You don't need to have all of the entities stored in the same scale, do you? You should be able to store the planets in one scale, perhaps using 1f = 1000km; and then when you want to go into the unit scale, you zoom in, and the units are stored at a different scale with 1f = 1km, with one 3d-array for each planet. It's a bit difficult to go into much detail with out more information.
Ok so here is my workaround (untested currently) tell me what you guys think (especially if there are any pitfalls)
so how this will work is… (Using phoenix's idea of a space grid)
there would be a grid system for the solar system. when a player is at, for example, (0,1,0) grid, this represents a global position of (0,100,000Km,0) which is applied to a node. attached to that node is the player which when he moves outside of this specific grid square, he is placed into the next one with the difference subtracted from his local location. in this way the main node holds 10^7 and up, while the players node holds the smaller precision (hence never losing accuracy or precision with math for when the math would lose accuracy, it is just applied to the node made to handle the larger math). The only downfall is that the math must be done by grabbing grid location and player local translation.

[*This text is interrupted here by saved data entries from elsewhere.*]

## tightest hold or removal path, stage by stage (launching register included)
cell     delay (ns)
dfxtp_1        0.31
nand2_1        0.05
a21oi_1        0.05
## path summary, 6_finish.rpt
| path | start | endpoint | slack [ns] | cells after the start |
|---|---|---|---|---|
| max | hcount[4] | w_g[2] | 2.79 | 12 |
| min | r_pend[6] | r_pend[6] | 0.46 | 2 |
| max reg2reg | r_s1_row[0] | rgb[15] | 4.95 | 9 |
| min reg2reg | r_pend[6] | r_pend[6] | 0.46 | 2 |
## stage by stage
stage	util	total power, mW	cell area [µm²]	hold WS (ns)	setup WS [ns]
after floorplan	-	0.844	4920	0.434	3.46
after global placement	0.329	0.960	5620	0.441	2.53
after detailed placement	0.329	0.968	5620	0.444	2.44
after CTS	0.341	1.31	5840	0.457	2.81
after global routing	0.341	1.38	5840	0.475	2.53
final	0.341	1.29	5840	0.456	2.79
`config.mk`:
```
export PLATFORM = sky130hd
export DESIGN_NAME = sc_pulse_sched
export DESIGN_NICKNAME = d
export VERILOG_FILES = /design/src/rtl/sc_pkg.sv /design/src/rtl/sc_req_latch.sv /design/src/rtl/sc_pulse_sched.sv
export SDC_FILE = /design/constraint.sdc
export NUM_CORES = 1
export LEC_CHECK = 0
export BUFFER_PORTS_ARGS = -buffer_cell sky130_fd_sc_hd__clkbuf_2
export CORE_MARGIN = 2
export CORE_UTILIZATION = 40
export CTS_CLUSTER_SIZE = 12
export DETAILED_ROUTE_END_ITERATION = 12
export PLACE_DENSITY = 0.64
export RECOVER_POWER = 50
export SYNTH_ARGS = -nofsm -noshare
export SYNTH_HDL_FRONTEND = slang
export SYNTH_HIERARCHICAL = 1
export SYNTH_SLANG_ARGS = --single-unit
```
`constraint.sdc`:
```
create_clock -name bclk -period 4.8 [get_ports bclk]
set_input_delay 0.72 -clock bclk [delete_from_list [all_inputs] [get_ports bclk]]
set_output_delay 0.72 -clock bclk [all_outputs]
set_load 0.02 [all_outputs]
```
## src/rtl/mario_motion.sv

```systemverilog
// rtl/mario_motion.sv - player sprite motion: walk, jump, gravity, floor/ceiling/wall limits
//
// Purpose:
//   Produces the player sprite centre (PosX, PosY) and half-extents (SizeX, SizeY)
//   consumed by the VGA colour mapper. Motion advances once per video frame, timed
//   from a synchronised rising edge of the VGA vsync (frame_clk).
//
// Ports:
//   Clk        in   1   system clock
//   Reset      in   1   asynchronous, active-high
//   frame_clk  in   1   VGA vsync, asynchronous to Clk
//   keycode    in   8   current HID key (8'h00 = none), sampled on tick only
//   PosX       out  10  sprite centre X
//   PosY       out  10  sprite centre Y
//   SizeX      out  10  half-width (8)
//   SizeY      out  10  half-height (16)
//   Airborne   out  1   high while not standing on the floor
//
// Build option:
//   MARIO_MOTION_WRAP_EN - when defined, horizontal motion wraps between X_MIN and
//   X_MAX instead of clamping at the walls.

module mario_motion #(
  parameter int           X_START    = 320,
  parameter int           Y_FLOOR    = 463,
  parameter int           X_MIN      = 8,
  parameter int           X_MAX      = 631,
  parameter int           Y_MIN      = 16,
  parameter int           WALK_SPEED = 2,
  parameter int           JUMP_VEL   = 12,
  parameter int           GRAVITY    = 1,
  parameter int           MAX_FALL   = 8,
  parameter logic [7:0]   KEY_LEFT   = 8'h04,
  parameter logic [7:0]   KEY_RIGHT  = 8'h07,
  parameter logic [7:0]   KEY_JUMP   = 8'h1A
) (
  input  logic       Clk,
  input  logic       Reset,
  input  logic       frame_clk,
  input  logic [7:0] keycode,
  output logic [9:0] PosX,
  output logic [9:0] PosY,
  output logic [9:0] SizeX,
  output logic [9:0] SizeY,
  output logic       Airborne
);

  localparam logic [1:0] GROUND = 2'd0;
  localparam logic [1:0] RISE   = 2'd1;
  localparam logic [1:0] FALL   = 2'd2;

  // Limits in the signed 12-bit domain used for next-position math.
  localparam logic signed [11:0] X_MIN_S   = 12'(X_MIN);
  localparam logic signed [11:0] X_MAX_S   = 12'(X_MAX);
  localparam logic signed [11:0] Y_MIN_S   = 12'(Y_MIN);
  localparam logic signed [11:0] Y_FLOOR_S = 12'(Y_FLOOR);
  localparam logic signed [11:0] WALK_S    = 12'(WALK_SPEED);
  localparam logic signed [6:0]  MAX_FALL_S = 7'(MAX_FALL);

  logic        s1_q, s2_q, s3_q;
  logic        tick;

  logic [9:0]  pos_x_q, pos_x_d;
  logic [9:0]  pos_y_q, pos_y_d;
  logic signed [6:0] vel_y_q, vel_y_d;
  logic [1:0]  state_q, state_d;
  logic        airborne_q, airborne_d;

  logic signed [11:0] px, py, nx_left, nx_right, ny, vel_ext;
  logic signed [6:0]  vel_plus;
  logic [3:0]         unused_hi;

  // s1/s2 synchronise vsync; s3 delays s2 so tick is a single-cycle rising-edge pulse.
  assign tick = s2_q & ~s3_q;

  always_comb begin
    px       = $signed({2'b00, pos_x_q});
    py       = $signed({2'b00, pos_y_q});
    vel_ext  = {{5{vel_y_q[6]}}, vel_y_q};
    nx_left  = px - WALK_S;
    nx_right = px + WALK_S;
    ny       = py + vel_ext;
    vel_plus = vel_y_q + 7'(GRAVITY);
    unused_hi = {nx_left[11:10], nx_right[11:10]};

    pos_x_d    = pos_x_q;
    pos_y_d    = pos_y_q;
    vel_y_d    = vel_y_q;
    state_d    = state_q;
    airborne_d = airborne_q;

    if (tick) begin
      if (keycode == KEY_LEFT) begin
        if (nx_left < X_MIN_S) begin
`ifdef MARIO_MOTION_WRAP_EN
          pos_x_d = 10'(X_MAX);
`else
          pos_x_d = 10'(X_MIN);
`endif
        end else begin
          pos_x_d = nx_left[9:0];
        end
      end else if (keycode == KEY_RIGHT) begin
        if (nx_right > X_MAX_S) begin
`ifdef MARIO_MOTION_WRAP_EN
          pos_x_d = 10'(X_MIN);
`else
          pos_x_d = 10'(X_MAX);
`endif
        end else begin
          pos_x_d = nx_right[9:0];
        end
      end

      case (state_q)
        GROUND: begin
          if (keycode == KEY_JUMP) begin
            // Launch frame: height stays put, the velocity takes effect next frame.
            vel_y_d = 7'(-JUMP_VEL);
            state_d = RISE;
          end else begin
            pos_y_d = 10'(Y_FLOOR);
            vel_y_d = '0;
          end
        end
        RISE: begin
          if (ny < Y_MIN_S) begin
            pos_y_d = 10'(Y_MIN);
            vel_y_d = '0;
            state_d = FALL;
          end else begin
            pos_y_d = ny[9:0];
            vel_y_d = vel_plus;
            if (!vel_plus[6]) state_d = FALL;
          end
        end
        FALL: begin
          if (ny >= Y_FLOOR_S) begin
            pos_y_d = 10'(Y_FLOOR);
            vel_y_d = '0;
            state_d = GROUND;
          end else begin
            pos_y_d = ny[9:0];
            vel_y_d = (vel_plus > MAX_FALL_S) ? MAX_FALL_S : vel_plus;
          end
        end
        default: begin
          pos_y_d = 10'(Y_FLOOR);
          vel_y_d = '0;
          state_d = GROUND;
        end
      endcase

      airborne_d = (state_d != GROUND);
    end
  end

  always_ff @(posedge Clk or posedge Reset) begin
    if (Reset) begin
      s1_q       <= 1'b0;
      s2_q       <= 1'b0;
      s3_q       <= 1'b0;
      pos_x_q    <= 10'(X_START);
      pos_y_q    <= 10'(Y_FLOOR);
      vel_y_q    <= '0;
      state_q    <= GROUND;
      airborne_q <= 1'b0;
    end else begin
      s1_q       <= frame_clk;
      s2_q       <= s1_q;
      s3_q       <= s2_q;
      pos_x_q    <= pos_x_d;
      pos_y_q    <= pos_y_d;
      vel_y_q    <= vel_y_d;
      state_q    <= state_d;
      airborne_q <= airborne_d;
    end
  end

  assign PosX     = pos_x_q;
  assign PosY     = pos_y_q;
  assign SizeX    = 10'd8;
  assign SizeY    = 10'd16;
  assign Airborne = airborne_q;

endmodule

```

## config.mk

```make
export PLATFORM = sky130hd
export DESIGN_NAME = mario_motion
export DESIGN_NICKNAME = d
export VERILOG_FILES = /design/src/rtl/mario_motion.sv
export SDC_FILE = /design/constraint.sdc
export NUM_CORES = 1
export LEC_CHECK = 0
export ABC_AREA = 1
export CAP_MARGIN = 20
export CORE_MARGIN = 10
export CORE_UTILIZATION = 35
export DETAILED_ROUTE_END_ITERATION = 10
export GPL_TIMING_DRIVEN = 0
export PLACE_DENSITY = 0.62
export SYNTH_ARGS = -nofsm -noshare
export SYNTH_HDL_FRONTEND = slang
export SYNTH_SLANG_ARGS = --single-unit
export TNS_END_PERCENT = 5
```

## constraint.sdc

```tcl
create_clock -name Clk -period 2.9 [get_ports Clk]
set_input_delay 0.435 -clock Clk [delete_from_list [all_inputs] [get_ports Clk]]
set_output_delay 0.435 -clock Clk [all_outputs]
set_load 0.1 [all_outputs]
```

==> metrics.md, run 1 <==
| Metric | Value |
|---|---|
| Async S/R FF share, synth | `1.00` |
| CTS root buf | `clkbuf_8` |
| Cell repeated most along the worst path | `nand3_1` |
| Pwr Total | `2.61 mW` |
| RR Startpoint | `PosY[0]` |
| Per-cell routed wire length | `12.8 microns` |
| Least-Margin Pin Slew | `988 ps` |
| Worst Setup SP | `PosY[0]` |
| Drt pass-1 iters | `5` |
| Remaining DRCs | `0` |
| Grt ovf | `0` |
| Synthesized flop and latch total | `33` |
| Final Skew | `5.17 ps` |
| FF-to-FF path depth | `17` |
| Top FF cell, synth | `dfrtp_1` |
| Antenna cells | `0` |
| Worst EP arrival | `2860 ps` |
| Number of buffers added on ports | `31` |
| CTS tree | `built` |
| Detail Placement HPWL | `6.78 mm` |
| CP Depth | `17` |
| CP Capture Point | `vel_y_q[3]` |
| Total vias in the final route | `3270` |
| CTS max path bufs | `2` |
| Reg clk slew, reported paths | `80 ps` |
| RePlAce Congestion | `0.903` |
| First-pass GRT wire length | `14.1 mm` |
| Crit-path max FO | `7` |
| Antenna Nets Post-Route | `0` |
| RSZ-0062 raised after global routing | `no` |
| Maximum Capacitance Violations | `0` |
| Slew Viols, Final | `0` |
| Seq/Total Area, Yosys | `0.257` |
| Post-Syn Area | `3260 sq um` |
| Most frequent cells in the layout | `141 x nand2_1, 70 x inv_1, 50 x nand3_1` |
| Crit path time final | `2680 ps` |
| Mapped Cells | `502` |
| Leak Pwr | `2.08 nW` |
| Routed vias/inst | `4.87` |
| CP delay by family, top | `simple AND/OR/NAND/NOR gates` |
| Routed WL | `8.59 mm` |
| Leading area contributor after synthesis | `dfrtp_1` |
| Synth top area cells | `dfrtp_1 18%, nand2_1 16%, inv_1 8.2%` |
| Fin. Hold Viols | `0` |
| Die width | `116 microns` |
| Hold_buf cts | `0` |
| Die Y | `116 microns` |
| Starting Density | `0.356` |
| Max VDD drop | `0.299 mV` |
| Worst setup SP type | `flop` |
| Worst hold path class | `reg -> reg` |
| Setup crit end kind | `flop` |
| CTS Buf Count | `5` |
| Number of global-route vias before repair | `3091` |
| Row Count | `35` |
| Fmax | `0.373 GHz` |
| Antenna violations before repair | `0` |
| Layout area overhead | `20.1%` |
| Reg-to-reg slack, setup | `220 ps` |
| Cell count after placement | `663` |
| Slowest-stage cell, CP | `dfstp_2` |
| Largest net degree at the start of global routing | `18` |
| DIE AREA | `13600 sq um` |
| Largest stage delay, worst path | `560 ps` |
| Post-Layout Cell Count | `671` |
| Synthesized area per cell | `6.49 sq um` |
| Post-synth top area share | `0.184` |
| Final setup TNS | `0 ps` |
| CORE AREA | `9150 sq um` |
| Layout cells sized above 1 | `0.127` |
| Crit Path Category | `reg -> reg` |
| Io pins | `52` |
| Slew HR | `0.339` |
| GRT Total Usage | `0.128` |
| EDFF count, synth | `0` |
| Distinct cells, synth | `39` |
| CP required | `3080 ps` |
| Power Density | `667 nW/um^2` |
| Final period utilization | `0.926` |
| Leading cell type in the layout, fill and taps excluded | `nand2_1` |
| Status | `finished, final reports clean` |
| Syn. warnings | `0` |
| Reg2reg end | `vel_y_q[3]` |
| Layout Nets | `590` |
| Sum of buffers and inverters on the critical path | `3` |
| Clock sink total | `33` |
| Clock latency on the worst-skew pair | `290 ps` |
| Min-Delay Path Depth | `0` |
| Critical path cell sequence | `ha_2 -> inv_1 -> fa_2 -> inv_1 -> nand3_1 -> nand3_2 -> nand2_1 -> nand3_1 -> nand2_1 -> nor2_1 -> nand3_2 -> and2_4 -> buf_6 -> nand2_4 -> nand2_2 -> nand3_1 -> o21ai_1` |
| # setup viols final | `0` |
| DR iter-0 viols | `104` |
| H-tree depth reported by CTS | `2` |
==> worst min-delay path by stage <==
stage	start	to	slack, ps
5_1_grt	s1_q	s2_q	370
4_1_cts	s1_q	s2_q	360
2_1_floorplan	s1_q	s2_q	330
6_report	s1_q	s2_q	360
3_5_place_dp	s1_q	s2_q	340
3_3_place_gp	s1_q	s2_q	340
==> state kept, by name, indices dropped and copies added, names as in the netlist <==
signal / count
Airborne: 1
s1_q: 1
PosX: 10
vel_y_q: 7
s2_q: 1
state_q: 2
s3_q: 1
PosY: 10
==> layer usage <==
metal,vias to the layer above,GRT usage,part of all wire
met3,10,0.0339,0.067
met4,0,0.0467,0.017
met1,1507,0.149,0.43
met2,85,0.221,0.49
li1,1668,-,-
met5,-,0,0
==> power breakdown <==
group	switching (mW)	internal, mW
registers	0.0860	0.567
clock network	0.194	0.167
logic	1.15	0.439
total	1.43	1.17
==> metrics by stage <==
| stage | hold slack (ps) | area, sq um | util | setup slack, ps |
|---|---|---|---|---|
| finish | 355 | 3910 | 0.427 | 216 |
| global route | 367 | 3910 | 0.427 | 19.2 |
| CTS | 357 | 3880 | 0.424 | 83.9 |
| detailed placement | 340 | 3800 | 0.415 | 111 |
| global placement | 336 | 3770 | 0.412 | 120 |
| floorplan | 331 | 3320 | - | 41.8 |
==> timing repair <==
action                                  CTS  global route
resized for setup                         0             8
buffers inserted                          0             0
endpoints found under the hold margin     0             0
endpoints found under the setup margin    0            20
==> worst reg2reg max path, cell delays in order, from the launching register on <==
cell and delay, ps:
dfstp_2 560, ha_2 220, inv_1 60, fa_2 360
inv_1 80, nand3_1 80, nand3_2 120, nand2_1 90
nand3_1 90, nand2_1 110, nor2_1 150, nand3_2 110
and2_4 150, buf_6 130, nand2_4 70, nand2_2 60
nand3_1 80, o21ai_1 70
==> synth_stat cells (2+ instances only) <==
library cell,count
nand3_2,4
nand2_1,141
xnor2_1,3
nor2_1,48
clkinv_1,2
nand3_1,51
buf_2,3
o21ai_1,10
nand3b_1,2
dfrtp_1,24
nand2_4,2
dfstp_2,9
nand2_2,5
ha_1,19
xor2_1,14
buf_4,22
a21oi_1,22
inv_1,71
nand4_1,11
conb_1,2
inv_2,2
o21ai_0,10
a21boi_0,3
nor3_1,7
==> cells by family (layout without fill, tap and decap cells) <==
family,count (synthesis),in the layout,synth area share
AOI/OAI and AO/OA,50,50,0.0830
xor gates and xnor gates,17,17,0.0457
adders and majority gates,20,20,0.0792
buffers and inverters,101,141,0.145
DFF,33,33,0.257
other,2,20,0.00231
and+or+nand+nor,279,279,0.387
==> layout make-up <==
type	instances	area, sq um
sequential	33	838
timing repair buffer	32	338
clock inverter	2	10.0
buffer	26	191
clock buffer	6	72.6
fill	933	5240
multi-input combinational	386	2040
tap	111	139
inverter	75	282
No activity file was read; power rests on OpenSTA's default activity.
==> inputs of run 2 (changes only) <==
TNS_END_PERCENT = not set   (was 5)
==> results of run 2 <==
No change in the layout: final DEF, timing and power equal those of run 1.
==> src/rtl/core_lsu.sv <==
// Memory-stage load/store unit: EA, alignment/legality, strobes, dmem valid/ready FSM, load extend.
// Latency: error rsp 1 cycle after accept, store 2, load 3, plus one per dmem stall cycle.
// Backpressure: REQ_READY low from accept until the cycle after RSP_VALID; DMEM outputs hold while DMEM_READY low.
module core_lsu
  import core_lsu_pkg::*;
#(
  parameter int DW = 32,
  parameter int AW = 32
) (
  input  logic            CLK,
  input  logic            NRST,
  input  logic            REQ_VALID,
  output logic            REQ_READY,
  input  logic            ISLOAD,
  input  logic            ISSTORE,
  input  logic [2:0]      FUNCT3,
  input  logic [AW-1:0]   BASE,
  input  logic [AW-1:0]   IMM,
  input  logic [DW-1:0]   WDATA,
  output logic            DMEM_VALID,
  input  logic            DMEM_READY,
  output logic            DMEM_WE,
  output logic [AW-1:0]   DMEM_ADDR,
  output logic [DW/8-1:0] DMEM_STRB,
  output logic [DW-1:0]   DMEM_WDATA,
  input  logic            DMEM_RVALID,
  input  logic [DW-1:0]   DMEM_RDATA,
  output logic            RSP_VALID,
  output logic [DW-1:0]   RSP_DATA,
  output logic            ERR_MISALIGN,
  output logic            ERR_ILLEGAL,
  output logic [AW-1:0]   ERR_ADDR
);

  localparam int NB = DW / 8;
  localparam int OB = $clog2(NB);

  lsu_state_t    state;
  logic [2:0]    f3_q;
  logic [OB-1:0] ofs_q;
  logic [AW-1:0] ea;
  logic          idle;
  logic [2:0]    a_f3;
  logic          a_ld;
  logic          a_st;
  logic [OB-1:0] a_ofs;
  logic          illegal;
  logic          misalign;
  logic [NB-1:0] strb;
  logic [DW-1:0] wdata_sh;
  logic [DW-1:0] rdata_ext;

  assign ea   = BASE + IMM;
  assign idle = (state == LSU_IDLE);

  // One align instance: live request fields while idle, latched fields afterwards for load extraction
  assign a_f3  = idle ? FUNCT3 : f3_q;
  assign a_ld  = idle ? ISLOAD : 1'b1;
  assign a_st  = idle ? ISSTORE : 1'b0;
  assign a_ofs = idle ? ea[OB-1:0] : ofs_q;

  core_lsu_align #(.DW(DW)) u_align (
    .funct3    (a_f3),
    .isload    (a_ld),
    .isstore   (a_st),
    .ofs       (a_ofs),
    .wdata     (WDATA),
    .rdata     (DMEM_RDATA),
    .illegal   (illegal),
    .misalign  (misalign),
    .strb      (strb),
    .wdata_sh  (wdata_sh),
    .rdata_ext (rdata_ext)
  );

  // Request FSM with registered handshake, memory and response outputs
  always_ff @(posedge CLK or negedge NRST) begin
    if (!NRST) begin
      state        <= LSU_IDLE;
      f3_q         <= '0;
      ofs_q        <= '0;
      REQ_READY    <= 1'b1;
      DMEM_VALID   <= 1'b0;
      DMEM_WE      <= 1'b0;
      DMEM_ADDR    <= '0;
      DMEM_STRB    <= '0;
      DMEM_WDATA   <= '0;
      RSP_VALID    <= 1'b0;
      RSP_DATA     <= '0;
      ERR_MISALIGN <= 1'b0;
      ERR_ILLEGAL  <= 1'b0;
      ERR_ADDR     <= '0;
    end else begin
      case (state)
        LSU_IDLE: begin
          if (REQ_VALID) begin
            f3_q      <= FUNCT3;
            ofs_q     <= ea[OB-1:0];
            REQ_READY <= 1'b0;
            if (illegal || misalign) begin
              // Faulting request: respond directly, never touch memory
              state        <= LSU_RESP;
              RSP_VALID    <= 1'b1;
              ERR_ILLEGAL  <= illegal;
              ERR_MISALIGN <= ~illegal;
              ERR_ADDR     <= ea;
            end else begin
              state      <= LSU_REQ;
              DMEM_VALID <= 1'b1;
              DMEM_WE    <= ISSTORE;
              DMEM_ADDR  <= {ea[AW-1:OB], {OB{1'b0}}};
              DMEM_STRB  <= strb;
              DMEM_WDATA <= ISSTORE ? wdata_sh : '0;
            end
          end
        end
        LSU_REQ: begin
          if (DMEM_READY) begin
            DMEM_VALID <= 1'b0;
            if (DMEM_WE) begin
              state     <= LSU_RESP;
              RSP_VALID <= 1'b1;
            end else begin
              state <= LSU_WAIT;
            end
          end
        end
        LSU_WAIT: begin
          if (DMEM_RVALID) begin
            state     <= LSU_RESP;
            RSP_VALID <= 1'b1;
            RSP_DATA  <= rdata_ext;
          end
        end
        LSU_RESP: begin
          state        <= LSU_IDLE;
          REQ_READY    <= 1'b1;
          RSP_VALID    <= 1'b0;
          RSP_DATA     <= '0;
          ERR_MISALIGN <= 1'b0;
          ERR_ILLEGAL  <= 1'b0;
          ERR_ADDR     <= '0;
        end
        default: state <= LSU_IDLE;
      endcase
    end
  end

endmodule
--- src/rtl/rom_ctrl_pkg.sv ---
// Shared definitions for the ROM controller KMAC packer.
//
// Contents:
//   PackerStateWidth - width of the sparse packer state encoding
//   packer_state_e   - sparse 6-bit state encoding, pairwise Hamming distance >= 3
//   low_half_strb    - helper building the strobe for a half-filled beat
package rom_ctrl_pkg;

    localparam int unsigned PackerStateWidth = 6;

    // Every pair of codes differs in at least 3 bits, so a single or double
    // bit upset can never turn one legal state into another.
    typedef enum logic [PackerStateWidth-1:0] {
        StEmpty   = 6'b001011,
        StHalf    = 6'b110001,
        StFull    = 6'b010110,
        StDone    = 6'b101100,
        StInvalid = 6'b111111
    } packer_state_e;

    // Strobe for a beat whose lower half only is populated.
    function automatic logic [15:0] low_half_strb(input int unsigned word_width);
        logic [15:0] strb;
        strb = '0;
        for (int unsigned i = 0; i < 16; i++) begin
            if (i < word_width / 8) begin
                strb[i] = 1'b1;
            end
        end
        return strb;
    endfunction

endpackage

--- src/rtl/prim_sparse_fsm_flop.sv ---
// State register for sparse-encoded FSMs.
//
// Holds the raw encoding, so a corrupted value stays visible to the FSM's
// default decode instead of being collapsed onto a legal state.
//
// Ports:
//   clk_i   - clock
//   rst_ni  - asynchronous active-low reset, loads ResetValue
//   state_i - next-state encoding
//   state_o - current-state encoding
module prim_sparse_fsm_flop #(
    parameter int unsigned       Width      = 6,
    parameter logic [Width-1:0]  ResetValue = '0
) (
    input  logic             clk_i,
    input  logic             rst_ni,
    input  logic [Width-1:0] state_i,
    output logic [Width-1:0] state_o
);

    logic [Width-1:0] state_q;

    always_ff @(posedge clk_i or negedge rst_ni) begin
        if (!rst_ni) begin
            state_q <= ResetValue;
        end else begin
            state_q <= state_i;
        end
    end

    assign state_o = state_q;

endmodule
[src/rtl/window_averager.sv]
// ============================================================================
// Module   : window_averager
// Purpose  : Sliding-window mean over 2^LOG2_DEPTH samples with peak tracking;
//            optional peak decay enabled by defining AVERAGER_PEAK_DECAY_EN.
// Revision : 1.0 - initial release
// ============================================================================
`default_nettype none

module window_averager #(
  parameter int WIDTH       = 16,
  parameter int LOG2_DEPTH  = 4,
  parameter int DECAY_SHIFT = 4
) (
  input  logic             clk,
  input  logic             rst_n,
  input  logic [WIDTH-1:0] amplitude,
  input  logic             next,
  input  logic             clear,
  output logic [WIDTH-1:0] average,
  output logic [WIDTH-1:0] max_val,
  output logic             avg_valid,
  output logic             full
);

  localparam int c_depth = 1 << LOG2_DEPTH;
  localparam int c_sum_w = WIDTH + LOG2_DEPTH;
  localparam int c_cnt_w = LOG2_DEPTH + 1;

  localparam logic [1:0] c_st_empty   = 2'd0;
  localparam logic [1:0] c_st_filling = 2'd1;
  localparam logic [1:0] c_st_full    = 2'd2;

  logic [WIDTH-1:0]      r_buf [c_depth];
  logic [LOG2_DEPTH-1:0] r_wr_ptr;
  logic [c_sum_w-1:0]    r_sum;
  logic [c_cnt_w-1:0]    r_cnt;
  logic [1:0]            r_state;
  logic [WIDTH-1:0]      r_avg;
  logic [WIDTH-1:0]      r_max;
  logic                  r_valid;

  logic                  w_accept;
  logic                  w_flush;
  logic [WIDTH-1:0]      w_oldest;
  logic [c_sum_w-1:0]    w_sum_next;
  logic [c_cnt_w-1:0]    w_cnt_next;
  logic [WIDTH-1:0]      w_peak_next;

  assign w_accept   = next & ~clear;
  assign w_flush    = ~rst_n | clear;
  assign w_oldest   = r_buf[r_wr_ptr];
  // The buffer starts zeroed, so subtracting the overwritten entry is always
  // correct, including while the window is still filling.
  assign w_sum_next = r_sum + c_sum_w'(amplitude) - c_sum_w'(w_oldest);
  assign w_cnt_next = (r_cnt == c_cnt_w'(c_depth)) ? r_cnt : r_cnt + 1'b1;

`ifdef AVERAGER_PEAK_DECAY_EN
  logic [WIDTH-1:0] w_decayed;
  assign w_decayed = r_max - (r_max >> DECAY_SHIFT);

  always_comb begin
    w_peak_next = r_max;
    if (amplitude > r_max) begin
      w_peak_next = amplitude;
    end else if (amplitude > w_decayed) begin
      w_peak_next = amplitude;
    end else begin
      w_peak_next = w_decayed;
    end
  end
`else
  logic w_unused_decay_shift;
  assign w_unused_decay_shift = (DECAY_SHIFT != 0);

  always_comb begin
    w_peak_next = r_max;
    if (amplitude > r_max) begin
      w_peak_next = amplitude;
    end
  end
`endif

  always_ff @(posedge clk) begin
    if (w_flush) begin
      for (int i = 0; i < c_depth; i++) begin
        r_buf[i] <= '0;
      end
    end else if (w_accept) begin
      r_buf[r_wr_ptr] <= amplitude;
    end
  end

  always_ff @(posedge clk) begin
    if (w_flush) begin
      r_wr_ptr <= '0;
      r_sum    <= '0;
      r_cnt    <= '0;
      r_state  <= c_st_empty;
      r_avg    <= '0;
      r_max    <= '0;
      r_valid  <= 1'b0;
    end else begin
      r_valid <= w_accept;
      if (w_accept) begin
        r_wr_ptr <= r_wr_ptr + 1'b1;
        r_sum    <= w_sum_next;
        r_cnt    <= w_cnt_next;
        r_avg    <= w_sum_next[c_sum_w-1:LOG2_DEPTH];
        r_max    <= w_peak_next;
        r_state  <= (w_cnt_next == c_cnt_w'(c_depth)) ? c_st_full : c_st_filling;
      end
    end
  end

  assign average   = r_avg;
  assign max_val   = r_max;
  assign avg_valid = r_valid;
  assign full      = (r_state == c_st_full);

endmodule

`default_nettype wire
==> src/rtl/logger_pkg.sv <==
// Shared definitions for the event-logger byte stream: sync marker, FSM states
// and the CRC-8 (poly 0x07) byte update.
package logger_pkg;

  localparam logic [7:0] SYNC_BYTE = 8'hA5;
  localparam logic [7:0] CRC8_POLY = 8'h07;

  typedef enum logic {
    IDLE = 1'b0,
    SEND = 1'b1
  } logger_state_e;

  // One byte of CRC-8, MSB first, no reflection, no final xor.
  function automatic logic [7:0] crc8_update(input logic [7:0] crc, input logic [7:0] data);
    logic [7:0] c;
    c = crc ^ data;
    for (int i = 0; i < 8; i++) begin
      c = c[7] ? ((c << 1) ^ CRC8_POLY) : (c << 1);
    end
    return c;
  endfunction

endpackage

so, what do you guys think?
Subdivision is your friend here. I divided my universe into square parsecs; within parsecs there are square AU's, within AU's there are square miles, etc.
-Prime
Prime said:
Subdivision is your friend here. I divided my universe into square parsecs; within parsecs there are square AU's, within AU's there are square miles, etc.
-Prime
I encountered the same problem trying to create a scene where a ship circumnavigates the Sun, specifically my scene measures 100.000 units (0.08 units as 1 km), the ship glitches.
How can I implement a subdivision of the scene using sectors?
And there is a way to translate dinamically and programmatically the xyz zxis origin of the scene?
I mean something like a reset on the world coordinates :?
EDIT:
P.S.
inverse problem, I keep fixed the player node and I move only the scene node, all works well without glitching but when I reach big numbers I noticed a limit in my vector addition:
Vector3f sceneLocation = sceneNode.getLocalTranslation();
sceneLocation.addLocal(sceneNode.getLocalRotation().getRotationColumn(2, shipDirection).multLocal(speed));
sceneNode.setLocalTranslation(sceneLocation);
when sceneposition coordinates assume values greats than 10.000.000 unit (or lower even if I didn't find the limit) AND speed is lower than 0.5 unit, there is no movement at all.. :| :| please can you help me to find some workaround?
Take a look at terrainblocks, you have to create something like SpaceBlocks then.
Empire Phoenix said:
Take a look at terrainblocks, you have to create something like SpaceBlocks then.
Thanks, with TerrainBlock it sounds like a real challenge, even if I would like to understand how and why this way increases math accuracy :P ...
Mumble mumble.... and what could be the minimal effort to obtain a decent implementation?
Map divided in blocks --> detection of every planetoid residing on player block --> creation and projection of "visible objects" like it was a streaming?
P.S. really I don't figure out :P neither how to implement a spaceblock neither how can I avoid the problems encountered with my starting implementation, please could you give me some hint or some doc link to follow? :) :?
well basially: devide all into small blocks,
set player fixed at 0,0,0 , and load render only the blocks being x away from the player around him,
or store whre player is, render sourrunding bocks, but let player move, and ony when he reches the edge of the center block set him back and replace the loaded blocks.
Easy, well not really…
For all saller stuff not visible from long distance that works, for palnets you would need to create a scaled down version and render that as a skybox behind the rest.
Alternativly use unreallistic sizes, as freelancer, freespace or X-series does.